Just like your favorite zombie, the DARK Act is rising from the dead…again.
Here’s your primer:
- Amendment S764 is also known as the DARK Act or Deny Americans the Right to Know, because of the restrictions it places on identifying GMO ingredients. In its former life, this amendment would not have required any GMO labeling. But this week a deal was struck within the Senate Agricultural Committee to allow for QR codes, website links or phone numbers to provide information on the presence of GMO ingredients.
- Proponents of the DARK Act say the QR codes etc. are sufficient to find out if the loaf of bread you want to buy has GMO ingredients.
- Opponents of the DARK Act say, “Can’t we just have plain language or symbols right on the packaging?”
The current iteration of the amendment was structured by the Grocery Manufacturers Association.
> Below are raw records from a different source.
===== src/flat_wrapper.sv =====
// flat-port wrapper written by rule: the top's interface ports become plain ports
module seq_mult_8x8_flat 
#(
    parameter int N = 8
)
  (clk, rst, bus_start, bus_a, bus_b, bus_busy, bus_done, bus_product);
  seq_mult_8x8_if #(.N(N)) bus_i ();
  input  logic clk;
  input  logic rst;
  input wire logic [$bits(bus_i.start)-1:0] bus_start;
  input wire logic [$bits(bus_i.a)-1:0] bus_a;
  input wire logic [$bits(bus_i.b)-1:0] bus_b;
  output wire logic [$bits(bus_i.busy)-1:0] bus_busy;
  output wire logic [$bits(bus_i.done)-1:0] bus_done;
  output wire logic [$bits(bus_i.product)-1:0] bus_product;
  assign bus_i.start = bus_start;
  assign bus_i.a = bus_a;
  assign bus_i.b = bus_b;
  assign bus_busy = bus_i.busy;
  assign bus_done = bus_i.done;
  assign bus_product = bus_i.product;
  seq_mult_8x8 #(.N(N)) u_core (.clk(clk), .rst(rst), .bus(bus_i));
endmodule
Their reasoning is that GMO food is safe and adding GMO labeling will just confuse the consumer.
Has anyone considered the reality of the idea of consumers actually scanning a QR code while shopping, waiting for a web page to load on their smartphone and then finding the info they want?
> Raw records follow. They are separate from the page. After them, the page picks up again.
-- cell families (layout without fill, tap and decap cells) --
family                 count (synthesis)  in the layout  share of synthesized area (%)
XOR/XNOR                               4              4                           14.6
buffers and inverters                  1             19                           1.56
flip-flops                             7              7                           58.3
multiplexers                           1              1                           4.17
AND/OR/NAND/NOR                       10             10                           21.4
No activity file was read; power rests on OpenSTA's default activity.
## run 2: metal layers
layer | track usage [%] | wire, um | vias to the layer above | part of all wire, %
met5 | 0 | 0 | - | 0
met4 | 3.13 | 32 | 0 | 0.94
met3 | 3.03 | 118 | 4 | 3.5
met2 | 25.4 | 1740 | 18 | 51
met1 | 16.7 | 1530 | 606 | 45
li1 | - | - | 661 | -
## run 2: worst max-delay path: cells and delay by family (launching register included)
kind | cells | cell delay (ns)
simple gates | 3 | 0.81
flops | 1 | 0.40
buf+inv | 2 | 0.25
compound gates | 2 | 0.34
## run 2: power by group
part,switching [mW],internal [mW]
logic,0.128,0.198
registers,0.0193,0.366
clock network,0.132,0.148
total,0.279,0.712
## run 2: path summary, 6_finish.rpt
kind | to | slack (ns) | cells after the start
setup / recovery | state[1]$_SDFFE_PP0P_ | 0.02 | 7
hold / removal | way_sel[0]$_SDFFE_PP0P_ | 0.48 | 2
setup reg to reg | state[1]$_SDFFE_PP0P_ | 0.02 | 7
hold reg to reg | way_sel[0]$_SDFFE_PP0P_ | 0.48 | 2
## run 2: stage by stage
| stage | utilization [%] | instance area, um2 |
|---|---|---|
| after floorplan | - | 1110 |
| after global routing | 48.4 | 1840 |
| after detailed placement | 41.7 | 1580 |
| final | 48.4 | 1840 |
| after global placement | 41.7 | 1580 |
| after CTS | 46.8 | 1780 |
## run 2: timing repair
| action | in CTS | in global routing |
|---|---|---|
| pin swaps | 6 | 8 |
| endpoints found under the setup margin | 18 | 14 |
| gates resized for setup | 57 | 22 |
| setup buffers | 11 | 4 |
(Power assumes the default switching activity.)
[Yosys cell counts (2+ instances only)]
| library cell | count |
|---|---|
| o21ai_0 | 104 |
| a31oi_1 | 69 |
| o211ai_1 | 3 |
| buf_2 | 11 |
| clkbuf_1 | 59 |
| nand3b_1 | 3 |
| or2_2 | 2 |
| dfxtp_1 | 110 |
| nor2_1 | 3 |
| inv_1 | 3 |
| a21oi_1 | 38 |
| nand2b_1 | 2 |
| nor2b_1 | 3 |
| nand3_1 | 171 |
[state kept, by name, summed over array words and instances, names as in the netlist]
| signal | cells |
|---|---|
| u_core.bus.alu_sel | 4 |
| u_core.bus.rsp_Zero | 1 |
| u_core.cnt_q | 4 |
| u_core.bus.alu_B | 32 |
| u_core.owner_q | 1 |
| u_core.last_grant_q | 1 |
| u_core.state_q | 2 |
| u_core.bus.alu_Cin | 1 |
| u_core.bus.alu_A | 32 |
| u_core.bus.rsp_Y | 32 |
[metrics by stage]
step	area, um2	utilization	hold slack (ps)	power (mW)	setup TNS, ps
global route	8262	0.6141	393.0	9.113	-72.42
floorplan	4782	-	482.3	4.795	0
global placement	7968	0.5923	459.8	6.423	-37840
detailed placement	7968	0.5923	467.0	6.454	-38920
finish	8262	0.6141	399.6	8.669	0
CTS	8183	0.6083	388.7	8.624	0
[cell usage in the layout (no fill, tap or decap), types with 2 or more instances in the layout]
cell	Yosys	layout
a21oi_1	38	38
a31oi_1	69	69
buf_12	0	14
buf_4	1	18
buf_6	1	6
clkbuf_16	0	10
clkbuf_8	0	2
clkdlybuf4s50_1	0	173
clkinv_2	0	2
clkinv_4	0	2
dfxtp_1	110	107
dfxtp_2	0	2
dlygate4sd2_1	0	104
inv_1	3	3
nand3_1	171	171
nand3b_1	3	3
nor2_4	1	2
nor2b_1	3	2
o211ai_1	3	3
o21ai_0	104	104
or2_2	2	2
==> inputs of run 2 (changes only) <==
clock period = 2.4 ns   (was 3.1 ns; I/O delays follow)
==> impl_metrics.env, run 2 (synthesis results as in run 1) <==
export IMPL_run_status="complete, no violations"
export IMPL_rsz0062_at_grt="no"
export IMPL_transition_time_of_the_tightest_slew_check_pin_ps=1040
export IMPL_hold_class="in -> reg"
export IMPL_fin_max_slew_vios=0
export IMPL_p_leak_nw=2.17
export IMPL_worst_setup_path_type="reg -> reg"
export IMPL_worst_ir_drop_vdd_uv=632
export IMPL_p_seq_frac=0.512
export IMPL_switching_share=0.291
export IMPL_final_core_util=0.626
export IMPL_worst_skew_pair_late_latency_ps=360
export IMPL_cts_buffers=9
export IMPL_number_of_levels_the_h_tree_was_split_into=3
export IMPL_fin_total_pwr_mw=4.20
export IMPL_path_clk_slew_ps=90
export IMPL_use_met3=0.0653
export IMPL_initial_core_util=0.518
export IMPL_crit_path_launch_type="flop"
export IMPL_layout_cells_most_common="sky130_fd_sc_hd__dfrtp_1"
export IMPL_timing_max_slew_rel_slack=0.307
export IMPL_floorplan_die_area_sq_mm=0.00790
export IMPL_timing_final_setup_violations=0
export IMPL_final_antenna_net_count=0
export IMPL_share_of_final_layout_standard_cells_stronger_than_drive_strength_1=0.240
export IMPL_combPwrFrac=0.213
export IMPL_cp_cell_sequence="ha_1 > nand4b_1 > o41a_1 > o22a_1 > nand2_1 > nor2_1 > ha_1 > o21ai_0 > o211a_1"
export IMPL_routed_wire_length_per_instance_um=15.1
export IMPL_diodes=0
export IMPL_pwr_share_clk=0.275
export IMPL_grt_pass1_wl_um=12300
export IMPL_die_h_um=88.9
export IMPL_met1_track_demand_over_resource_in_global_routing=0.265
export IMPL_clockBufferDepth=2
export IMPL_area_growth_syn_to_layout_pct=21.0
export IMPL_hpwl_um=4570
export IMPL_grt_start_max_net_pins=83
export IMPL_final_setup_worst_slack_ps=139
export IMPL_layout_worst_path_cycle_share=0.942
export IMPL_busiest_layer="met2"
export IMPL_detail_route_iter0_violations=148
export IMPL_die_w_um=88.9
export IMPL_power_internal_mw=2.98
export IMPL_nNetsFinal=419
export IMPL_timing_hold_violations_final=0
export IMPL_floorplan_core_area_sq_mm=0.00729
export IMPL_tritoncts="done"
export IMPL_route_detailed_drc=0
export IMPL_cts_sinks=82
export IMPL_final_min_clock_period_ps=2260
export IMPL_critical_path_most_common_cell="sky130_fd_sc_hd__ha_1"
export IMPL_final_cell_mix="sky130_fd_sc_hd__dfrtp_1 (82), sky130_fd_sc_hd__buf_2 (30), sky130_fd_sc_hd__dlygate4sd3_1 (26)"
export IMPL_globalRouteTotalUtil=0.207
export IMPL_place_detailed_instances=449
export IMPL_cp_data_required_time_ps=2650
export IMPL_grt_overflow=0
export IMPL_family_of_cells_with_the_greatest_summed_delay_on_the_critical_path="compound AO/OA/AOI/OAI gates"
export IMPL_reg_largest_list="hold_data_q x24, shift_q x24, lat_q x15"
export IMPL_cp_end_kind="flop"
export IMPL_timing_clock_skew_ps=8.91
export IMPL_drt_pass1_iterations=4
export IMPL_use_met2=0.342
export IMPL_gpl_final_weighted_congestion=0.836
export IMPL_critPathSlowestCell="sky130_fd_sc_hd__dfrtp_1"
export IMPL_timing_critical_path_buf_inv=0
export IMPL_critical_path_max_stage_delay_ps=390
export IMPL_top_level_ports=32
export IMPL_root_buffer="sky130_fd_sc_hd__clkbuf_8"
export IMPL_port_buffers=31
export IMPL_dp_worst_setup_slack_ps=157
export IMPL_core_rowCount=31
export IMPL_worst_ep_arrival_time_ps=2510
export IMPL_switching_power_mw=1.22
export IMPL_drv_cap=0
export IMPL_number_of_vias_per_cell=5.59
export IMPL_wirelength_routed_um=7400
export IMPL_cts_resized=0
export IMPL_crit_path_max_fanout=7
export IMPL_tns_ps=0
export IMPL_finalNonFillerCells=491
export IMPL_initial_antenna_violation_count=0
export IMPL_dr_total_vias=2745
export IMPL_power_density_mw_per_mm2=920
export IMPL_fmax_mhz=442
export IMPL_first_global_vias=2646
Frankly, it is just plain insulting to think that the idea of a website or QR code is anything but a plan to keep consumers confused and in the dark.
But, it is probably a safe bet that most consumers have no idea what GMO actually means or the implications of GMO crops.
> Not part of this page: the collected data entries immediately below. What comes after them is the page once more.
### config.mk
export PLATFORM = sky130hd
export DESIGN_NAME = cpu_sequencer
export DESIGN_NICKNAME = d
export VERILOG_FILES = /design/src/rtl/cpu_sequencer_pkg.sv /design/src/rtl/cpu_sequencer_control.sv /design/src/rtl/cpu_sequencer.sv
export SDC_FILE = /design/constraint.sdc
export NUM_CORES = 1
export LEC_CHECK = 0
export CAP_MARGIN = 5
export CORE_ASPECT_RATIO = 1.25
export CORE_MARGIN = 2
export CORE_UTILIZATION = 43
export DETAILED_ROUTE_END_ITERATION = 7
export GPL_ROUTABILITY_DRIVEN = 1
export PLACE_DENSITY_LB_ADDON = 0.1
export SKIP_CTS_REPAIR_TIMING = 1
export SLEW_MARGIN = 10
export SYNTH_ARGS = -nofsm -noshare
export SYNTH_HDL_FRONTEND = slang
export SYNTH_SLANG_ARGS = --single-unit
### constraint.sdc
create_clock -name clk -period 1.6 [get_ports clk]
set_input_delay 0.16 -clock clk [delete_from_list [all_inputs] [get_ports clk]]
set_output_delay 0.16 -clock clk [all_outputs]
set_load 0.05 [all_outputs]
## config.mk

```make
export PLATFORM = sky130hd
export DESIGN_NAME = dooz_auto_player
export DESIGN_NICKNAME = d
export VERILOG_FILES = /design/src/rtl/dooz_auto_player.sv
export SDC_FILE = /design/constraint.sdc
export NUM_CORES = 1
export LEC_CHECK = 0
export ABC_AREA = 1
export CAP_MARGIN = 30
export CORE_MARGIN = 3
export CORE_UTILIZATION = 60
export CTS_CLUSTER_DIAMETER = 50
export DETAILED_ROUTE_END_ITERATION = 16
export MAX_ROUTING_LAYER = met4
export PLACE_DENSITY = 0.82
export SYNTH_ARGS = -nofsm -noshare
export SYNTH_HDL_FRONTEND = slang
export SYNTH_SLANG_ARGS = --single-unit
```

## constraint.sdc

```tcl
create_clock -name clk -period 6.48 [get_ports clk]
set_input_delay 1.944 -clock clk [delete_from_list [all_inputs] [get_ports clk]]
set_output_delay 1.944 -clock clk [all_outputs]
set_load 0.02 [all_outputs]
```
File: src/rtl/mem_bus_arbiter.sv
// Arbiter for the shared processor-to-memory bus. The data cache (D) normally
// wins. A starvation counter forces the instruction cache (I) through after
// STARVE_LIMIT denials. A tag ownership table routes returning load data back
// to the port that issued the load.
module mem_bus_arbiter #(
  parameter int STARVE_LIMIT = 4,
  parameter int MAX_OUT_I    = 8,
  parameter int MAX_OUT_D    = 8
) (
  input  logic        clock,
  input  logic        reset,
  input  logic [1:0]  ic_command,
  input  logic [63:0] ic_addr,
  output logic [3:0]  ic_response,
  output logic [3:0]  ic_tag,
  output logic [63:0] ic_data,
  input  logic [1:0]  dc_command,
  input  logic [63:0] dc_addr,
  input  logic [63:0] dc_wr_data,
  output logic [3:0]  dc_response,
  output logic [3:0]  dc_tag,
  output logic [63:0] dc_data,
  output logic [1:0]  mem_command,
  output logic [63:0] mem_addr,
  output logic [63:0] mem_data,
  input  logic [3:0]  mem_response,
  input  logic [3:0]  mem_tag,
  input  logic [63:0] mem_data_in,
  output logic [3:0]  ic_outstanding,
  output logic [3:0]  dc_outstanding
);

  typedef enum logic [1:0] {
    BUS_NONE  = 2'd0,
    BUS_LOAD  = 2'd1,
    BUS_STORE = 2'd2
  } bus_cmd_e;

  localparam int SW = $clog2(STARVE_LIMIT + 1);

  logic [SW-1:0] starve_cnt, starve_nxt;
  logic [15:0]   pend;   // bit 0 is never set: tag 0 means "none"
  logic [15:0]   owner;  // 0 = I, 1 = D
  logic [3:0]    ic_out_cnt, dc_out_cnt;

  logic i_elig, d_elig, grant_i, grant_d, accepted, acc_load;
  logic ret_valid, ret_to_i, ret_to_d;

  // Eligibility, grant selection and return decode.
  always_comb begin
    i_elig = (ic_command == BUS_LOAD) && (ic_out_cnt < 4'(MAX_OUT_I));
    d_elig = (dc_command == BUS_STORE) ||
             ((dc_command == BUS_LOAD) && (dc_out_cnt < 4'(MAX_OUT_D)));
    // While reset is held, no grant is issued, so every bus output is idle.
    grant_i = reset && i_elig && ((starve_cnt == SW'(STARVE_LIMIT)) || !d_elig);
    grant_d = reset && d_elig && !grant_i;
    accepted = (grant_i || grant_d) && (mem_response != 4'd0);
    acc_load = accepted && (grant_i || (dc_command == BUS_LOAD));
    ret_valid = reset && (mem_tag != 4'd0) && pend[mem_tag];
    ret_to_i  = ret_valid && !owner[mem_tag];
    ret_to_d  = ret_valid &&  owner[mem_tag];
  end

  // Bus multiplexing and response/tag routing.
  always_comb begin
    mem_command = BUS_NONE;
    mem_addr    = 64'd0;
    mem_data    = 64'd0;
    if (grant_i) begin
      mem_command = BUS_LOAD;
      mem_addr    = ic_addr;
    end else if (grant_d) begin
      mem_command = dc_command;
      mem_addr    = dc_addr;
      mem_data    = dc_wr_data;
    end
    ic_response    = grant_i ? mem_response : 4'd0;
    dc_response    = grant_d ? mem_response : 4'd0;
    ic_tag         = ret_to_i ? mem_tag : 4'd0;
    dc_tag         = ret_to_d ? mem_tag : 4'd0;
    ic_data        = mem_data_in;
    dc_data        = mem_data_in;
    ic_outstanding = ic_out_cnt;
    dc_outstanding = dc_out_cnt;
  end

  // Next starvation count for port I.
  always_comb begin
    // NOTE: every always_comb output gets a default first; a path that leaves
    // it unassigned would infer a latch.
    starve_nxt = starve_cnt;
    if (ic_command != BUS_LOAD) begin
      starve_nxt = '0;
    end else if (grant_i) begin
      if (accepted) starve_nxt = '0;
    end else if (i_elig && (starve_cnt != SW'(STARVE_LIMIT))) begin
      starve_nxt = starve_cnt + SW'(1);
    end
  end

  // Ownership table, pending bits, outstanding counters and starvation state.
  always_ff @(posedge clock or negedge reset) begin
    if (!reset) begin
      // NOTE: the tag table is reset as well, because a reset must discard
      // every in-flight load; tags that return later have to be ignored.
      pend       <= '0;
      owner      <= '0;
      ic_out_cnt <= '0;
      dc_out_cnt <= '0;
      starve_cnt <= '0;
    end else begin
      // NOTE: non-blocking assignments; the later set overrides the earlier
      // clear when a tag returns and is re-issued in the same cycle.
      if (ret_valid) pend[mem_tag] <= 1'b0;
      if (acc_load) begin
        pend[mem_response]  <= 1'b1;
        owner[mem_response] <= grant_d;
      end
      ic_out_cnt <= ic_out_cnt + 4'(acc_load && grant_i) - 4'(ret_to_i);
      dc_out_cnt <= dc_out_cnt + 4'(acc_load && grant_d) - 4'(ret_to_d);
      starve_cnt <= starve_nxt;
    end
  end

endmodule

File: config.mk
export PLATFORM = sky130hd
export DESIGN_NAME = mem_bus_arbiter
export DESIGN_NICKNAME = d
export VERILOG_FILES = /design/src/rtl/mem_bus_arbiter.sv
export SDC_FILE = /design/constraint.sdc
export NUM_CORES = 1
export LEC_CHECK = 0
export ABC_AREA = 1
export BUFFER_PORTS_ARGS = -buffer_cell sky130_fd_sc_hd__buf_2
export CORE_AREA = 5 5 212 214
export DETAILED_ROUTE_END_ITERATION = 6
export DIE_AREA = 0 0 217 219
export HOLD_SLACK_MARGIN = 0.06
export PLACE_DENSITY_LB_ADDON = 0.25
export SLEW_MARGIN = 20
export SYNTH_ARGS = -nofsm -noshare
export SYNTH_HDL_FRONTEND = slang
export SYNTH_SLANG_ARGS = --single-unit
File: constraint.sdc
create_clock -name clock -period 3.01 [get_ports clock]
set_input_delay 0.4515 -clock clock [delete_from_list [all_inputs] [get_ports clock]]
set_output_delay 0.4515 -clock clock [all_outputs]
set_load 0.05 [all_outputs]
Genetically Modified anything never sounds like a good thing. It’s what leads to Godzilla crashing down Main Street in search of a Big Mac. And finding non-hysterical information on either side of the debate is like pathfinding in a tropical jungle. You might be on the right trail, but it’s hard to say what’s what in this era of highly-financed biased research.
As near as I can tell, the GMO crops themselves are not the problem; it’s the peripheral pesticide issues that are the real reason to approach a GMO cornfield with caution.
Weeds in the fields become pesticide resistant so you either need more of the same like Monsanto’s Roundup (glyphosate) or something deadlier like Dow Chemical’s “Enlist Duo” that contains 2,4-D (seriously..who comes up with these sci-fi scary names?). Although the EPA has cleared 2,4-D for use, there are serious concerns about drift contamination in nearby fields, and that it is a known carcinogen. This ramping up of pesticide use as the weeds become more resistant, is known as the ‘pesticide treadmill’, and you know how tricky it can be to get off a treadmill!
It’s right here with the introduction of Dow’s 2,4-D that things get really smelly at the Congressional level.
Senator Deborah Stabenow (D-MI) is the Senate’s ranking committee member on the Senate Agricultural Committee, and she’s just changed her position on GMO labeling to say that QR codes are a totally acceptable way for consumers to be informed about GMO ingredients.
Let’s follow the money trail for a moment. In 2012 Dow did not contribute to Stabenow’s campaign committee or Leadership PAC. In 2014, Dow was the number 6 contributor, and in 2016 had risen to the number 4 contributor. The same year Stabenow decided to back the DARK act. Just a coincidence or did the money talk?
There are pros and cons to GMO crops and food; they are needed tools in the toolbox as we try to feed the planet, but what is totally not acceptable, is to Deny Americans the Right to Know when they want to know.